A complete response lists each line of the data below that includes the word "layer".

Saved entries
=== Section Start ===

$ cat config.mk
export PLATFORM = sky130hd
export DESIGN_NAME = alu_pc_sel_unit
export DESIGN_NICKNAME = d
export VERILOG_FILES = /design/src/rtl/opsel_pkg.sv /design/src/rtl/opsel_a_mux.sv /design/src/rtl/opsel_b_mux.sv /design/src/rtl/pc_next_unit.sv /design/src/rtl/alu_pc_sel_unit.sv
export SDC_FILE = /design/constraint.sdc
export NUM_CORES = 1
export LEC_CHECK = 0
export BUFFER_PORTS_ARGS = -buffer_cell sky130_fd_sc_hd__buf_4
export CORE_AREA = 8 8 107 109
export CTS_BUF_LIST = sky130_fd_sc_hd__clkbuf_4 sky130_fd_sc_hd__clkbuf_8
export DETAILED_ROUTE_END_ITERATION = 8
export DIE_AREA = 0 0 115 117
export GPL_TIMING_DRIVEN = 0
export PLACE_DENSITY = 0.82
export SKIP_LAST_GASP = 1
export SYNTH_ARGS = -nofsm -noshare
export SYNTH_HDL_FRONTEND = slang
export SYNTH_SLANG_ARGS = --single-unit
$ cat constraint.sdc
create_clock -name clk -period 1.4 [get_ports clk]
set_input_delay 0.21 -clock clk [delete_from_list [all_inputs] [get_ports clk]]
set_output_delay 0.21 -clock clk [all_outputs]
set_load 0.02 [all_outputs]
$ cat src/rtl/opsel_pkg.sv
package opsel_pkg;
   typedef enum logic {
      A_PC  = 1'b0,
      A_REG = 1'b1
   } src_a_e;

   typedef enum logic [1:0] {
      B_REG    = 2'b00,
      B_FOUR   = 2'b01,
      B_IMM    = 2'b10,
      B_IMM_SH = 2'b11
   } src_b_e;

   typedef enum logic [1:0] {
      PC_ALU    = 2'b00,
      PC_ALUOUT = 2'b01,
      PC_JUMP   = 2'b10,
      PC_RSVD   = 2'b11
   } pc_src_e;
endpackage

$ cat src/rtl/opsel_a_mux.sv
module opsel_a_mux #(
   parameter int XLEN = 32
) (
   input  logic            clk,
   input  logic            rst,
   input  logic            sel_a,
   input  logic [XLEN-1:0] pc_q,
   input  logic [XLEN-1:0] reg_a,
   output logic [XLEN-1:0] op_a
);
   import opsel_pkg::*;

   if (XLEN < 2) begin : g_bad_xlen
      $error("opsel_a_mux: XLEN too small");
   end

   always_comb begin
      unique case (src_a_e'(sel_a))
         A_PC:    op_a = pc_q;
         default: op_a = reg_a;
      endcase
   end

   // a register-sourced operand never changes while its source is held
   p_a_follow_r1: assert property (@(posedge clk) disable iff (rst)
      (sel_a && $past(sel_a) && $stable(reg_a)) |-> $stable(op_a));
endmodule

$ cat src/rtl/opsel_b_mux.sv
module opsel_b_mux #(
   parameter int XLEN   = 32,
   parameter int IMM_W  = 16,
   parameter int SHIFT  = 2,
   parameter int STRIDE = 4
) (
   input  logic             clk,
   input  logic             rst,
   input  logic [1:0]       sel_b,
   input  logic [XLEN-1:0]  reg_b,
   input  logic [IMM_W-1:0] imm,
   output logic [XLEN-1:0]  op_b
);
   import opsel_pkg::*;

   localparam int EXT_W = XLEN - IMM_W;

   if (XLEN <= IMM_W + SHIFT) begin : g_bad_width
      $error("opsel_b_mux: XLEN must exceed IMM_W + SHIFT");
   end
   if (STRIDE != (1 << SHIFT)) begin : g_bad_stride
      $error("opsel_b_mux: STRIDE must equal 2**SHIFT");
   end

   logic [XLEN-1:0] imm_ext;
   logic [XLEN-1:0] imm_scaled;

   assign imm_ext = {{EXT_W{imm[IMM_W-1]}}, imm};

   if (SHIFT == 0) begin : g_noshift
      assign imm_scaled = imm_ext;
   end else begin : g_shift
      assign imm_scaled = {imm_ext[XLEN-1-SHIFT:0], {SHIFT{1'b0}}};
   end

   always_comb begin
      unique case (src_b_e'(sel_b))
         B_REG:    op_b = reg_b;
         B_FOUR:   op_b = XLEN'(STRIDE);
         B_IMM:    op_b = imm_ext;
         default:  op_b = imm_scaled;
      endcase
   end

   // every upper bit carries the immediate's sign
   p_sign_fill_r3: assert property (@(posedge clk) disable iff (rst)
      (sel_b == B_IMM) |->
         (op_b[XLEN-1:IMM_W] == {EXT_W{imm[IMM_W-1]}}) && (op_b[IMM_W-1:0] == imm));
   // the scaled immediate is a multiple of the stride and keeps the sign
   p_scaled_r4: assert property (@(posedge clk) disable iff (rst)
      (sel_b == B_IMM_SH) |->
         (op_b[SHIFT-1:0] == '0) && (op_b[XLEN-1] == imm[IMM_W-1]));
endmodule

$ cat src/rtl/pc_next_unit.sv
module pc_next_unit #(
   parameter int              XLEN     = 32,
   parameter int              JIDX_W   = 26,
   parameter int              SHIFT    = 2,
   parameter logic [XLEN-1:0] RESET_PC = '0
) (
   input  logic              clk,
   input  logic              rst,
   input  logic [1:0]        pc_src,
   input  logic              pc_wr,
   input  logic              pc_wr_cond,
   input  logic              alu_zero,
   input  logic [JIDX_W-1:0] jidx,
   input  logic [XLEN-1:0]   alu_result,
   input  logic [XLEN-1:0]   alu_out_q,
   output logic [XLEN-1:0]   jump_tgt,
   output logic              pc_load,
   output logic [XLEN-1:0]   pc_q
);
   import opsel_pkg::*;

   localparam int HI_W = XLEN - JIDX_W - SHIFT;

   if (HI_W < 1) begin : g_bad_jidx
      $error("pc_next_unit: jump index leaves no upper counter bits");
   end

   logic [XLEN-1:0] pc_d;
   logic            take;

   assign jump_tgt = {pc_q[XLEN-1 -: HI_W], jidx, {SHIFT{1'b0}}};
   assign pc_load  = pc_wr | (pc_wr_cond & alu_zero);

   always_comb begin
      take = pc_load;
      pc_d = pc_q;
      unique case (pc_src_e'(pc_src))
         PC_ALU:    pc_d = alu_result;
         PC_ALUOUT: pc_d = alu_out_q;
         PC_JUMP:   pc_d = jump_tgt;
         default:   take = 1'b0;
      endcase
   end

   always_ff @(posedge clk) begin
      if (rst)       pc_q <= RESET_PC;
      else if (take) pc_q <= pc_d;
   end

   // reset sets the counter regardless of any write request
   p_reset_r10: assert property (@(posedge clk) rst |=> (pc_q == RESET_PC));
   // no load means no change
   p_hold_r9: assert property (@(posedge clk) disable iff (rst)
      !pc_load |=> $stable(pc_q));
   // reserved source never moves the counter
   p_rsvd_r8: assert property (@(posedge clk) disable iff (rst)
      (pc_load && pc_src == PC_RSVD) |=> $stable(pc_q));
   // each source lands in the counter one edge later
   p_from_alu_r7: assert property (@(posedge clk) disable iff (rst)
      (pc_load && pc_src == PC_ALU) |=> (pc_q == $past(alu_result)));
   p_from_out_r7: assert property (@(posedge clk) disable iff (rst)
      (pc_load && pc_src == PC_ALUOUT) |=> (pc_q == $past(alu_out_q)));
   // a failed condition with no unconditional request gives no load
   p_cond_gate_r6: assert property (@(posedge clk) disable iff (rst)
      (!pc_wr && !(pc_wr_cond && alu_zero)) |-> !pc_load);
   // the target's upper bits track the counter register
   p_jump_hi_r5: assert property (@(posedge clk) disable iff (rst)
      (jump_tgt[XLEN-1 -: HI_W] == pc_q[XLEN-1 -: HI_W]) && (jump_tgt[SHIFT-1:0] == '0));
endmodule

$ cat src/rtl/alu_pc_sel_unit.sv
module alu_pc_sel_unit #(
   parameter int              XLEN     = 32,
   parameter int              IMM_W    = 16,
   parameter int              JIDX_W   = 26,
   parameter int              SHIFT    = 2,
   parameter logic [XLEN-1:0] RESET_PC = '0
) (
   input  logic              clk,
   input  logic              rst,
   input  logic              sel_a,
   input  logic [1:0]        sel_b,
   input  logic [1:0]        pc_src,
   input  logic              pc_wr,
   input  logic              pc_wr_cond,
   input  logic              alu_zero,
   input  logic [XLEN-1:0]   reg_a,
   input  logic [XLEN-1:0]   reg_b,
   input  logic [JIDX_W-1:0] ir_field,
   input  logic [XLEN-1:0]   alu_result,
   input  logic [XLEN-1:0]   alu_out_q,
   output logic [XLEN-1:0]   op_a,
   output logic [XLEN-1:0]   op_b,
   output logic [XLEN-1:0]   jump_tgt,
   output logic              pc_load,
   output logic [XLEN-1:0]   pc_q
);
   localparam int STRIDE = 1 << SHIFT;

   if (JIDX_W < IMM_W) begin : g_bad_field
      $error("alu_pc_sel_unit: immediate must fit inside the jump index");
   end

   opsel_a_mux #(.XLEN(XLEN)) u_amux (
      .clk(clk), .rst(rst), .sel_a(sel_a), .pc_q(pc_q), .reg_a(reg_a), .op_a(op_a)
   );

   opsel_b_mux #(.XLEN(XLEN), .IMM_W(IMM_W), .SHIFT(SHIFT), .STRIDE(STRIDE)) u_bmux (
      .clk(clk), .rst(rst), .sel_b(sel_b), .reg_b(reg_b),
      .imm(ir_field[IMM_W-1:0]), .op_b(op_b)
   );

   pc_next_unit #(.XLEN(XLEN), .JIDX_W(JIDX_W), .SHIFT(SHIFT), .RESET_PC(RESET_PC)) u_pc (
      .clk(clk), .rst(rst), .pc_src(pc_src), .pc_wr(pc_wr), .pc_wr_cond(pc_wr_cond),
      .alu_zero(alu_zero), .jidx(ir_field), .alu_result(alu_result),
      .alu_out_q(alu_out_q), .jump_tgt(jump_tgt), .pc_load(pc_load), .pc_q(pc_q)
   );
endmodule

# After elaboration in Yosys (flattened, before gate mapping)
# Index checks and enable logic that the tools add are counted.
# classes
eq_ne	4
n_mux	4
bitwise_logic	3
n_reduce_logical	7
# op_table
operator	n
$pmux W32 S3	2
$mux W32	1
$eq A2 B1 Y1 const B	2
$eq A2 B2 Y1 const B	2
$logic_not A2 Y1	2
$reduce_and A3 Y1	1
$reduce_bool A3 Y1	1
$reduce_or A3 Y1	1
$reduce_and A2 Y1	1
$reduce_bool A2 Y1	1
$and A1 B1 Y1	1
$mux W1	1
$not A1 Y1	1
$or A1 B1 Y1	1
# word_totals
regBits	32
input_bits	164
output_inout_bits	129

# Depth between registers and ports, before layout
# Gate-level depths: netlist of run 1.
# logic_depth
ltp_word	4
mapped_depth	7
depth_no_buf	5

# Modules after synthesis
# From an unflattened synthesis of run 1, not the netlist that was laid out.
# unflattened
cells_unflattened	321
area_unflattened_um2	3011.6
# by_module_without_submodules
mod	n_inst	cells_each	area_per_inst_um2
pc_next_unit	1	224	1928.1
opsel_a_mux	1	36	544.3
opsel_b_mux	1	61	539.3

# Worst setup path before layout of run 1
# Ideal clock, no wire load.
# synth_path
kind	input to output
start	input port sel_b[1]
end	output port op_b[15]
t_arrival_ps	1217
required_ps	1190
slack_ps	-27
stages	5
path_cell_list	buf_2 > and2_1 > buf_2 > a21oi_1 > o21ai_0
# synth_between
elab_chain_cells	2
elab_cells_between_ends	4
cone_classes	eq/ne: 2; mux: 1; reduce/logical: 1
# synth_lines
element	line_no	text
start: declaration	alu_pc_sel_unit.sv:11	input logic [1:0] sel_b,
$eq A2 B2 Y1 (tied with other cells)	opsel_b_mux.sv:37	unique case (src_b_e'(sel_b))
$pmux W32 S3 (*)	opsel_b_mux.sv:37	
end: declaration	alu_pc_sel_unit.sv:22	output logic [XLEN-1:0] op_b,
# Mark *: on every way between the ends. The rest lies on a longest branch, timed or not.

# Worst setup path after layout of run 1
# layout_path
start	input port sel_b[1]
end	output port op_b[21]
# The elaborated chain is that of the path after synthesis.

==> flow_metrics.env, run 1 <==
export IMPL_status="finished, violations left"
export IMPL_failed_checks="negative setup slack"
export IMPL_cp_end_kind="output port"
export IMPL_yosysSeqAreaShare_pct=23.0
export IMPL_io_pins=293
export IMPL_async_flop_share_pct=0
export IMPL_cp_depth=6
export IMPL_stdcell_area_sq_mm=0.00528
export IMPL_post_cts_setup_buffers=0
export IMPL_multi_input_area_sq_mm=0.00174
export IMPL_finalHoldViolCount=0
export IMPL_netlist_area_sq_mm=0.00279
export IMPL_reg2reg_depth=2
export IMPL_maxCapViolCount=0
export IMPL_vias=3757
export IMPL_n_fill_cell=936
export IMPL_ys_flop_type="dfxtp_1"
export IMPL_r2r_slack_ns=0.58
export IMPL_finalSetupViolations=1
export IMPL_crit_start="sel_b[1]"
export IMPL_min_path_type="input port to flop"
export IMPL_cp_start_kind="input port"
export IMPL_finalMaxSlewViolations=0
export IMPL_rsz0062_at_grt="true"
export IMPL_synth_avg_cell_area_sq_um=8.24
export IMPL_cts_tree="yes"
export IMPL_whs_path_depth=3
export IMPL_worst_path_buf_inv=4
export IMPL_initial_utilization_pct=28.1
export IMPL_critPathSlowestCell="buf_4"
export IMPL_ant_nets=0
export IMPL_post_synth_top_area_cell="dfxtp_1"
export IMPL_via_per_inst=4.89
export IMPL_r2r_end="u_pc.pc_q[28]"
export IMPL_top_register="u_pc.pc_q"
export IMPL_grt_usage_pct=21.2
export IMPL_port_buffers=287
export IMPL_die_h_um=117
export IMPL_min_period_ns=1.40
export IMPL_cts_buffers=5
export IMPL_drt_iter0_drc=190
export IMPL_dp_hpwl_um=13000
export IMPL_powerDensity_mw_per_mm2=767
export IMPL_drive_gt1_share_pct=63.4
export IMPL_grt_antenna_before_repair=0
export IMPL_top_regs="u_pc.pc_q (32)"
export IMPL_fin_skew_ns=0
export IMPL_critPathKind="input port to output port"
export IMPL_arrival_ns=1.19
export IMPL_wl_per_cell_um=20.2
export IMPL_fin_ws_ns=-0.00376
export IMPL_yosys_top_cells_area="dfxtp_1 23%, mux2_2 12%, buf_4 8.9%, a22oi_1 7.0%, a22o_1 6.6%"
export IMPL_min_to="u_pc.pc_q[29]"
export IMPL_drt_pass1_iter_count=6
export IMPL_die_w_um=115
export IMPL_rows=37
export IMPL_hold_buffers=0
export IMPL_ys_types=34
export IMPL_clkTransAtPathRegs_ns=0.07
export IMPL_largest_reg_flops=32
export IMPL_yosysTopAreaCellShare_pct=23.0
export IMPL_path_cells="buf_4 -> buf_6 -> nor2_2 -> buf_4 -> a21o_1 -> buf_4"
export IMPL_p_leak_uw=0.00279
export IMPL_synth_seq_cells=32
export IMPL_cts_root_buffer="clkbuf_8"
export IMPL_final_cell_mix="325 x buf_4, 32 x dfxtp_1, 31 x a21oi_1"
export IMPL_grt_max_degree=11
export IMPL_nets=799
export IMPL_synth_edf_count=0
export IMPL_placed_area_sq_mm=0.00511
export IMPL_synthCells=338
export IMPL_ctsHtreeMaxLevel=2
export IMPL_drc_errors=0
export IMPL_clk_latency_ns=0.28
export IMPL_synthToLayoutAreaGrowth_pct=89.5
export IMPL_mostFrequentLayoutCell="buf_4"
export IMPL_yosys_warnings=0
export IMPL_cpMostUsedCell="buf_4"
export IMPL_rr_startpoint="u_pc.pc_q[28]"
export IMPL_coreArea_sq_mm=0.00991
export IMPL_fin_crit_sh_pct=100
export IMPL_grt_pass1_wl_um=22200
export IMPL_grt_pass1_vias=4101
export IMPL_diodes=0
export IMPL_wl_um=15500
export IMPL_max_freq_mhz=712
export IMPL_ir_drop_uv=391
export IMPL_dieArea_sq_mm=0.0135
export IMPL_ctsLongestPathBuffers=2
export IMPL_post_place_ws_ns=-0.396
export IMPL_min_from="alu_out_q[29]"
export IMPL_critPathTopFamily="buffers and inverters"
export IMPL_ff_latch_area_sq_um=641
export IMPL_slowest_delay_ns=0.22
export IMPL_crit_required_ns=1.19
export IMPL_finalWeightedCongestion=0.920
export IMPL_overflow=0
export IMPL_numClockSinks=32
export IMPL_crit_fanout=10
-- logic make-up (layout without fill, tap and decap cells) --
group | Yosys count | count (layout) | synth area share [%]
flip-flops | 32 | 32 | 23.0
AO/OA/AOI/OAI | 126 | 126 | 32.1
multiplexers | 46 | 46 | 18.0
other | 1 | 2 | 0.135
adder cells (fa/ha/maj) | 4 | 4 | 1.80
buffers and inverters | 68 | 361 | 15.2
AND/OR/NAND/NOR | 61 | 61 | 9.79
-- area by class of cell --
| class | count | area share [%] |
|---|---|---|
| Buffer | 60 | 8.27 |
| Tap cell | 136 | 3.22 |
| Timing Repair Buffer | 287 | 40.8 |
| Clock inverter | 2 | 0.663 |
| Clock buffer | 6 | 1.45 |
| Multi-Input combinational cell | 239 | 33.0 |
| Inverter | 6 | 0.474 |
| Sequential cell | 32 | 12.1 |
-- worst max-delay path by stage --
stage	to
floorplan	op_b[10]
global placement	u_pc.pc_q[15]
detailed placement	u_pc.pc_q[15]
CTS	op_b[21]
global route	op_b[22]
finish	op_b[21]
-- synth_stat cells, types with 2 or more instances --
cell type  count
nor3_1         2
a2111oi_0      2
clkbuf_1       5
nand2_1       18
and2_1         2
a21oi_4        2
buf_2         22
nor2b_1        3
inv_1          4
a21oi_1       31
nor2_1        29
a21o_1        15
a31oi_1        4
mux2_2        30
buf_6          2
a22o_1        21
mux2i_1       14
ha_1           4
mux2_1         2
o21ai_0       14
a22oi_1       26
buf_4         33
nand2b_1       4
dfxtp_1       32
a311oi_1       4
a22o_2         5
-- power by group --
| group | leakage (uW) | switching (uW) | internal (uW) |
|---|---|---|---|
| combinational | 0.00246 | 1030 | 1030 |
| clock | 0.0000586 | 377 | 548 |
| sequential | 0.000263 | 74.9 | 993 |
-- repair_timing --
| item | 4_1_cts | 5_1_grt |
|---|---|---|
| cloned | 0 | 0 |
| pin swaps | 0 | 0 |
| gates resized for setup | 19 | 11 |
| setup endpoints to repair | 66 | 40 |
| endpoints found under the hold margin | 0 | 0 |
-- per-layer routing --
layer / GRT usage (%) / wire length, um / vias to the layer above
met5: 0 / 0 / -
met4: 7.27 / 361 / 0
met3: 4.72 / 1270 / 27
met2: 40.0 / 8040 / 193
met1: 22.8 / 5810 / 1750
li1: - / - / 1787
-- through the flow --
| stage | power, uW | instances | TNS (ns) | util, % | hold WS (ns) |
|---|---|---|---|---|---|
| final | 4050 | 768 | -0.00376 | 53.3 | 0.213 |
| after floorplan | 2090 | 339 | 0 | - | 0.374 |
| after global routing | 4230 | 768 | -0.255 | 53.3 | 0.225 |
| after CTS | 4060 | 768 | 0 | 53.1 | 0.197 |
| after global placement | 3080 | 762 | -12.94 | 51.6 | 0.489 |
| after detailed placement | 3120 | 762 | -15.83 | 51.6 | 0.495 |
-- worst min-delay path, stage by stage --
cell,delay (ns)
buf_4,0.11
nand2_1,0.05
a311oi_1,0.08
(Power assumes the default switching activity.)
==> inputs of run 2 (changes only) <==
--- a/config.mk
+++ b/config.mk
@@ -11,7 +11,7 @@
 export DETAILED_ROUTE_END_ITERATION = 8
 export DIE_AREA = 0 0 115 117
 export GPL_TIMING_DRIVEN = 0
-export PLACE_DENSITY = 0.82
+export PLACE_DENSITY_LB_ADDON = 0.2
 export SKIP_LAST_GASP = 1
 export SYNTH_ARGS = -nofsm -noshare
 export SYNTH_HDL_FRONTEND = slang
==> flow_metrics.env, run 2 (synthesis gave the netlist of run 1 again) <==
export IMPL_status="completed"
export IMPL_grt_usage_pct=20.2
export IMPL_grt_max_degree=12
export IMPL_die_w_um=115
export IMPL_wl_um=14400
export IMPL_fin_skew_ns=0
export IMPL_largest_reg_flops=32
export IMPL_critPathTopFamily="buffers and inverters"
export IMPL_reg2reg_depth=2
export IMPL_min_path_type="input port to flop"
export IMPL_die_h_um=117
export IMPL_finalWeightedCongestion=0.803
export IMPL_initial_utilization_pct=28.1
export IMPL_top_regs="u_pc.pc_q (32)"
export IMPL_synthToLayoutAreaGrowth_pct=90.3
export IMPL_crit_required_ns=1.19
export IMPL_drt_iter0_drc=155
export IMPL_maxCapViolCount=0
export IMPL_min_period_ns=1.34
export IMPL_numClockSinks=32
export IMPL_port_buffers=287
export IMPL_final_util_pct=53.5
export IMPL_worst_path_buf_inv=4
export IMPL_io_pins=293
export IMPL_cp_endpoint="op_b[12]"
export IMPL_powerDensity_mw_per_mm2=751
export IMPL_cpMostUsedCell="buf_4"
export IMPL_ctsLongestPathBuffers=2
export IMPL_final_cell_mix="324 x buf_4, 32 x dfxtp_1, 31 x a21oi_1"
export IMPL_crit_fanout=10
export IMPL_drive_gt1_share_pct=63.6
export IMPL_via_per_inst=4.80
export IMPL_drc_errors=0
export IMPL_finalHoldViolCount=0
export IMPL_cp_end_kind="output port"
export IMPL_grt_pass1_wl_um=21300
export IMPL_diodes=0
export IMPL_finalSetupViolations=0
export IMPL_cp_depth=6
export IMPL_grt_antenna_before_repair=0
export IMPL_max_freq_mhz=745
export IMPL_ant_nets=0
export IMPL_rsz0062_at_grt="true"
export IMPL_nets=799
export IMPL_dieArea_sq_mm=0.0135
export IMPL_cp_start_kind="input port"
export IMPL_clk_latency_ns=0.28
export IMPL_vias=3688
export IMPL_setup_tns_ns=0
export IMPL_fin_crit_sh_pct=95.9
export IMPL_wl_per_cell_um=18.8
export IMPL_grt_pass1_vias=3818
export IMPL_cts_tree="yes"
export IMPL_ir_drop_uv=514
export IMPL_n_fill_cell=969
export IMPL_hold_buffers=0
export IMPL_top_register="u_pc.pc_q"
export IMPL_slowest_delay_ns=0.20
export IMPL_r2r_end="u_pc.pc_q[28]"
export IMPL_critPathKind="input port to output port"
export IMPL_clkTransAtPathRegs_ns=0.07
export IMPL_cts_root_buffer="clkbuf_8"
export IMPL_coreArea_sq_mm=0.00991
export IMPL_critPathSlowestCell="mux2i_1"
export IMPL_dp_hpwl_um=12100
export IMPL_crit_start="sel_b[1]"
export IMPL_r2r_slack_ns=0.60
export IMPL_mostFrequentLayoutCell="buf_4"
export IMPL_ctsHtreeMaxLevel=2
export IMPL_rows=37
export IMPL_rr_startpoint="u_pc.pc_q[28]"
export IMPL_finalMaxSlewViolations=0
export IMPL_overflow=0
export IMPL_cts_buffers=5
export IMPL_arrival_ns=1.13
export IMPL_p_leak_uw=0.00278
export IMPL_path_cells="buf_4 -> buf_6 -> buf_8 -> mux2i_1 -> o21ai_0 -> buf_4"
export IMPL_drt_pass1_iter_count=4
==> run 2: power breakdown <==
group | internal [uW] | switching, uW
logic | 1030 | 995
clock network | 527 | 363
registers | 993 | 71.9
total | 2550 | 1430
==> run 2: layer usage <==
metal	vias up	track usage, %	share of wire, %
met3	12	5.95	7.9
met4	0	4.55	1.3
met5	-	0	0
li1	1788	-	-
met1	1735	22.5	38
met2	153	37.2	52
==> run 2: stage by stage <==
step                      area, sq um  cells  total power, uW  worst slack (ns)  hold WS [ns]
after detailed placement         5110    762             3090            -0.375         0.496
after global routing             5300    768             4200          -0.00272         0.218
after CTS                        5260    768             4010           -0.0258         0.203
after global placement           5110    762             3060            -0.355         0.488
after floorplan                  2790    339             2090          0.000744         0.374
final                            5300    768             3980            0.0574         0.209
==> run 2: layout make-up <==
cell class                      instances  area, sq um  share of cell area, %
Sequential cell                        32          641                   12.1
Multi-Input combinational cell        239         1760                   33.2
Buffer                                 60          440                   8.31
Clock inverter                          3         42.5                  0.802
Inverter                                6         25.0                  0.472
Clock buffer                            5         68.8                   1.30
Timing Repair Buffer                  287         2150                   40.6
Tap cell                              136          170                   3.21
==> run 2: repair_timing <==
action	in CTS	in global routing
setup buffers	0	0
gates resized for setup	17	17
hold endpoints to repair	0	0
pin swaps	0	0
endpoints found under the setup margin	76	45
==> run 2: worst min-delay path by stage <==
stage	cells past startpoint	slack, ns	from	endpoint
global route	3	0.22	alu_out_q[29]	u_pc.pc_q[29]
detailed placement	1	0.50	u_pc.pc_q[25]	u_pc.pc_q[25]
global placement	1	0.49	u_pc.pc_q[4]	u_pc.pc_q[4]
floorplan	2	0.37	alu_out_q[28]	u_pc.pc_q[28]
CTS	3	0.20	alu_out_q[29]	u_pc.pc_q[29]
finish	3	0.21	alu_out_q[30]	u_pc.pc_q[30]
==> run 2: worst min-delay path, stage by stage <==
cell and delay (ns):
buf_4 0.11, nand2_1 0.05, a311oi_1 0.08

=== Section End ===

▸ **ANSWER BELOW**
-- per-layer routing --
layer / GRT usage (%) / wire length, um / vias to the layer above
==> run 2: layer usage <==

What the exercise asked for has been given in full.